**PROVIDED RECORDS:**
════

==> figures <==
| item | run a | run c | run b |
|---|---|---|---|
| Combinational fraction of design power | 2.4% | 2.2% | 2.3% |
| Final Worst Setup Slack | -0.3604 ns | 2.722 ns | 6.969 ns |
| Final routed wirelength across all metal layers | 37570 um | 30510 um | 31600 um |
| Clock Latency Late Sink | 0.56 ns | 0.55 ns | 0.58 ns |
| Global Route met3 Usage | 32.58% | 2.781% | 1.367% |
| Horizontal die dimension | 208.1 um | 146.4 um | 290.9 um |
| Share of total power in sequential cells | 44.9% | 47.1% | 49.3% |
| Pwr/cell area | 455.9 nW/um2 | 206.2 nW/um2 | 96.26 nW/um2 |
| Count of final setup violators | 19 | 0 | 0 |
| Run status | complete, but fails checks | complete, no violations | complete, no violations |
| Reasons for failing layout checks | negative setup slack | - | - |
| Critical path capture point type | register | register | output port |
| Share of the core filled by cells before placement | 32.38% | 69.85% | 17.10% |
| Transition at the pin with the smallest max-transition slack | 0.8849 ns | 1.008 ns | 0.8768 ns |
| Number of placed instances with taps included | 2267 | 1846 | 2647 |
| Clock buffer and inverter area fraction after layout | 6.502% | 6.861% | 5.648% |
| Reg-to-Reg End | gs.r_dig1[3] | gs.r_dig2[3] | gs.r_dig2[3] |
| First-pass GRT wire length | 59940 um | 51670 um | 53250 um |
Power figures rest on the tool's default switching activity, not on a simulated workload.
**design/flow/run.sh**
```bash
#!/bin/bash
# the make line also repeats each setting of config.mk as NAME=value (left out here)
make -C /OpenROAD-flow-scripts/flow DESIGN_CONFIG=/design/flow/config.mk WORK_HOME=/design/flow/orfs CLKGATE_MAP_FILE= finish
```
**design/flow/constraint.sdc**
```tcl
create_clock -name core_clock -period 6.31 [get_ports {clk}]
set_input_delay 1.2620 -clock core_clock [delete_from_list [all_inputs] [get_ports {clk}]]
set_output_delay 1.2620 -clock core_clock [all_outputs]
set_load 0.01 [all_outputs]
```
**design/flow/design.v**
```verilog
module controller (
    input logic clk,
    input logic reset,
    output logic load_sreg,
    output logic transmit_pixel,
    output logic [5:0] pixel,
    output logic [4:0] frame
);
    localparam TRANSMIT_FRAME       = 1'b0;
    localparam IDLE                 = 1'b1;
    localparam [2:0] READ_CH_VALS   = 3'b001;
    localparam [2:0] LOAD_SREG      = 3'b010;
    localparam [2:0] TRANSMIT_PIXEL = 3'b100;
    localparam [8:0] TRANSMIT_CYCLES    = 9'd360;        
    localparam [22:0] IDLE_CYCLES       = 23'd2400;
    logic state;
    logic next_state;
    logic [2:0] transmit_phase;
    logic [2:0] next_transmit_phase;
    logic [5:0] pixel_counter;
    logic [4:0] frame_counter;
    logic [8:0] transmit_counter;
    logic [22:0] idle_counter;
    logic transmit_pixel_done;
    logic idle_done;
    assign transmit_pixel_done = (transmit_counter == TRANSMIT_CYCLES - 1);
    assign idle_done = (idle_counter == IDLE_CYCLES - 1);
    always_ff @(posedge clk) begin
        if (reset) begin
            state <= TRANSMIT_FRAME;
            transmit_phase <= READ_CH_VALS;
        end
        else begin
            state <= next_state;
            transmit_phase <= next_transmit_phase;
        end
    end
    always_comb begin
        next_state = state;
        case (state)
            TRANSMIT_FRAME:
                if ((pixel_counter == 6'd63) && (transmit_pixel_done))
                    next_state = IDLE;
                else
                    next_state = TRANSMIT_FRAME;
            IDLE:
                if (idle_done)
                    next_state = TRANSMIT_FRAME;
                else
                    next_state = IDLE;
        endcase
    end
    always_comb begin
        next_transmit_phase = READ_CH_VALS;
        if (state == TRANSMIT_FRAME) begin
            case (transmit_phase)
                READ_CH_VALS:
                    next_transmit_phase = LOAD_SREG;
                LOAD_SREG:
                    next_transmit_phase = TRANSMIT_PIXEL;
                TRANSMIT_PIXEL:
                    next_transmit_phase = transmit_pixel_done ? READ_CH_VALS : TRANSMIT_PIXEL;
                default: ;
            endcase
        end
    end
    always_ff @(posedge clk) begin
        if (reset) begin
            pixel_counter <= 6'd0;
        end
        else if ((state == TRANSMIT_FRAME) && transmit_pixel_done) begin
            pixel_counter <= pixel_counter + 1;
        end
    end
    always_ff @(posedge clk) begin
        if (reset) begin
            frame_counter <= 5'd0;
        end
        else if (idle_done) begin
            frame_counter <= frame_counter + 1;
        end
    end
    always_ff @(posedge clk) begin
        if (reset) begin
            transmit_counter <= 9'd0;
        end
        else if (transmit_phase == TRANSMIT_PIXEL) begin
            transmit_counter <= transmit_counter + 1;
        end
        else begin
            transmit_counter <= 9'd0;
        end
    end
    always_ff @(posedge clk) begin
        if (reset) begin
            idle_counter <= 23'd0;
        end
        else if (state == IDLE) begin
            idle_counter <= idle_counter + 1;
        end
        else begin
            idle_counter <= 23'd0;
        end
    end
    assign pixel = pixel_counter;
    assign frame = frame_counter;
    assign load_sreg = (transmit_phase == LOAD_SREG);
    assign transmit_pixel = (transmit_phase == TRANSMIT_PIXEL);
endmodule
module ws2812b(
    input logic clk,
    input logic reset,
    input logic serial_in,
    input logic transmit,
    output logic ws2812b_out,
    output logic shift
);
    localparam IDLE = 1'b0;
    localparam TRANSMITTING = 1'b1;
    localparam T0_CYCLE_COUNT = 4'd5;
    localparam T1_CYCLE_COUNT = 4'd10;
    localparam MAX_CYCLE_COUNT = 4'd15;
    logic state;
    logic [3:0] cycle_count;
    logic bit_being_sent;
    always_ff @(posedge clk) begin
        if (reset) begin
            state <= IDLE;
            cycle_count <= 4'd0;
            bit_being_sent <= 1'b0;
        end
        else begin
            case (state)
                IDLE:
                    if (transmit == 1'b1) begin
                        state <= TRANSMITTING;
                        cycle_count <= 4'd0;
                        bit_being_sent <= serial_in;
                    end
                TRANSMITTING:
                    if (transmit == 1'b0) begin
                        state <= IDLE;
                    end
                    else if (cycle_count == MAX_CYCLE_COUNT - 1) begin
                        cycle_count <= 4'd0;
                        bit_being_sent <= serial_in;
                    end
                    else begin
                        cycle_count <= cycle_count + 1;
                    end
                default:
                    state <= IDLE;
            endcase
        end
    end
    always_comb begin
        if (state == TRANSMITTING)
            if (bit_being_sent == 1'b0)
                ws2812b_out = (cycle_count < T0_CYCLE_COUNT);
            else
                ws2812b_out = (cycle_count < T1_CYCLE_COUNT);
        else
            ws2812b_out = 1'b0;
    end
    assign shift = (state == TRANSMITTING) && (cycle_count == 4'd0);
endmodule
module rules (
    input logic clk,
    input logic reset,
    input logic step,            
    input logic [127:0] initial_pattern,
    output logic [127:0] grid    
);
    logic [127:0] next_grid;
    always_ff @(posedge clk) begin
        if (reset) begin
            grid <= initial_pattern;
        end
        else if (step) begin
            grid <= next_grid;
        end
    end
    function automatic int neighbors(input int row, input int col, input logic [127:0] g);
        int living;
        int r, c, nr, nc, idx;
        living = 0;
            for (nr = -1; nr <= 1; nr++) begin  
                for (nc = -1; nc <= 1; nc++) begin  
                    if (!(nr == 0 && nc == 0)) begin  
                        r = (row + nr + 8) % 8;  
                        c = (col + nc + 8) % 8;  
                        idx = r * 8 + c;  
                        if (g[2*idx +: 2] == 2'b11) living++;  
                    end
                end
            end
        neighbors =  living;  
    endfunction
generate;
    genvar ir, ic;
    for (ir=0; ir<8; ir++) begin  
        for (ic=0; ic<8; ic++) begin  
            localparam int index = ir * 8 + ic;  
            int living_neighbors;
            always_comb begin
                living_neighbors = neighbors(ir, ic, grid); 
                if (grid[2*index +: 2] == 2'b11) begin  
                    if (living_neighbors == 2 || living_neighbors==3) begin
                        next_grid[2*index +: 2] = 2'b11;
                    end
                    else begin
                        next_grid[2*index +: 2] = 2'b01;
                    end
                end
                else if (grid[2*index +: 2] == 2'b01) begin  
                    if (living_neighbors == 3) begin
                        next_grid[2*index +: 2] = 2'b11;
                    end
                    else begin
                        next_grid[2*index +: 2] = 2'b10;
                    end
                end
                else if (grid[2*index +: 2] == 2'b10) begin  
                    if (living_neighbors == 3) begin
                        next_grid[2*index +: 2] = 2'b11;
                    end
                    else begin
                        next_grid[2*index +: 2] = 2'b00;
                    end
                end
                else  begin  
                    if (living_neighbors == 3) begin
                        next_grid[2*index +: 2] = 2'b11;
                    end
                    else begin
                        next_grid[2*index +: 2] = 2'b00;
                    end
                end
            end
        end
    end
endgenerate
endmodule
module top(
    input logic         clk,
    input logic         SW,          
    input logic [63:0]  pattern,     
    output logic        _48b         
);
    logic [127:0] grid;
    logic [127:0] initial_pattern;
    logic step_game;
    logic reset;
    logic [23:0] shift_reg;
    logic shift;
    logic ws2812b_out;
    logic [5:0] pixel;
    logic load_sreg;
    logic transmit_pixel;
    logic [4:0] frame;
    logic [4:0] last_frame;
    localparam [23:0] OFF     = 24'h000000;
    localparam [23:0] RED     = 24'h00FF00;
    localparam [23:0] GREEN   = 24'hFF0000;
    localparam [23:0] BLUE    = 24'h0000FF;
    genvar gi;
    generate
        for (gi = 0; gi < 64; gi++) begin : g_init
            assign initial_pattern[2*gi +: 2] = pattern[gi] ? 2'b11 : 2'b00;
        end
    endgenerate
    assign reset = ~SW;
    rules u3 (
        .clk(clk),
        .reset(reset),
        .step(step_game),
        .initial_pattern(initial_pattern),
        .grid(grid)  
    );
    ws2812b u4 (
        .clk            (clk),
        .reset          (reset),
        .serial_in      (shift_reg[23]),
        .transmit       (transmit_pixel),
        .ws2812b_out    (ws2812b_out),
        .shift          (shift)
    );
    controller u5 (
        .clk            (clk),
        .reset          (reset),
        .load_sreg      (load_sreg),
        .transmit_pixel (transmit_pixel),
        .pixel          (pixel),
        .frame          (frame)
    );
    always_ff @(posedge clk) begin
        if (reset)
            last_frame <= 5'd0;
        else
            last_frame <= frame;
    end
    assign step_game = (frame != last_frame);  
    always_ff @(posedge clk) begin
        if (reset) begin
            shift_reg <= OFF;
        end
        else if (load_sreg) begin
            if (grid[2*pixel +: 2] == 2'b11) begin  
                shift_reg <= GREEN;
            end
            else if (grid[2*pixel +: 2] == 2'b01) begin  
                shift_reg <= BLUE;
            end
            else if (grid[2*pixel +: 2] == 2'b10) begin  
                shift_reg <= RED;
            end
            else begin  
                shift_reg <= OFF;
            end
        end
        else if (shift) begin
            shift_reg <= { shift_reg[22:0], 1'b0 };
        end
    end
    assign _48b = ws2812b_out;
endmodule
```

════

Begin at the top of the records above and quote each line exactly, ending with the line that contains "um | 53250 um |".

==> figures <==
| item | run a | run c | run b |
|---|---|---|---|
| Combinational fraction of design power | 2.4% | 2.2% | 2.3% |
| Final Worst Setup Slack | -0.3604 ns | 2.722 ns | 6.969 ns |
| Final routed wirelength across all metal layers | 37570 um | 30510 um | 31600 um |
| Clock Latency Late Sink | 0.56 ns | 0.55 ns | 0.58 ns |
| Global Route met3 Usage | 32.58% | 2.781% | 1.367% |
| Horizontal die dimension | 208.1 um | 146.4 um | 290.9 um |
| Share of total power in sequential cells | 44.9% | 47.1% | 49.3% |
| Pwr/cell area | 455.9 nW/um2 | 206.2 nW/um2 | 96.26 nW/um2 |
| Count of final setup violators | 19 | 0 | 0 |
| Run status | complete, but fails checks | complete, no violations | complete, no violations |
| Reasons for failing layout checks | negative setup slack | - | - |
| Critical path capture point type | register | register | output port |
| Share of the core filled by cells before placement | 32.38% | 69.85% | 17.10% |
| Transition at the pin with the smallest max-transition slack | 0.8849 ns | 1.008 ns | 0.8768 ns |
| Number of placed instances with taps included | 2267 | 1846 | 2647 |
| Clock buffer and inverter area fraction after layout | 6.502% | 6.861% | 5.648% |
| Reg-to-Reg End | gs.r_dig1[3] | gs.r_dig2[3] | gs.r_dig2[3] |
| First-pass GRT wire length | 59940 um | 51670 um | 53250 um |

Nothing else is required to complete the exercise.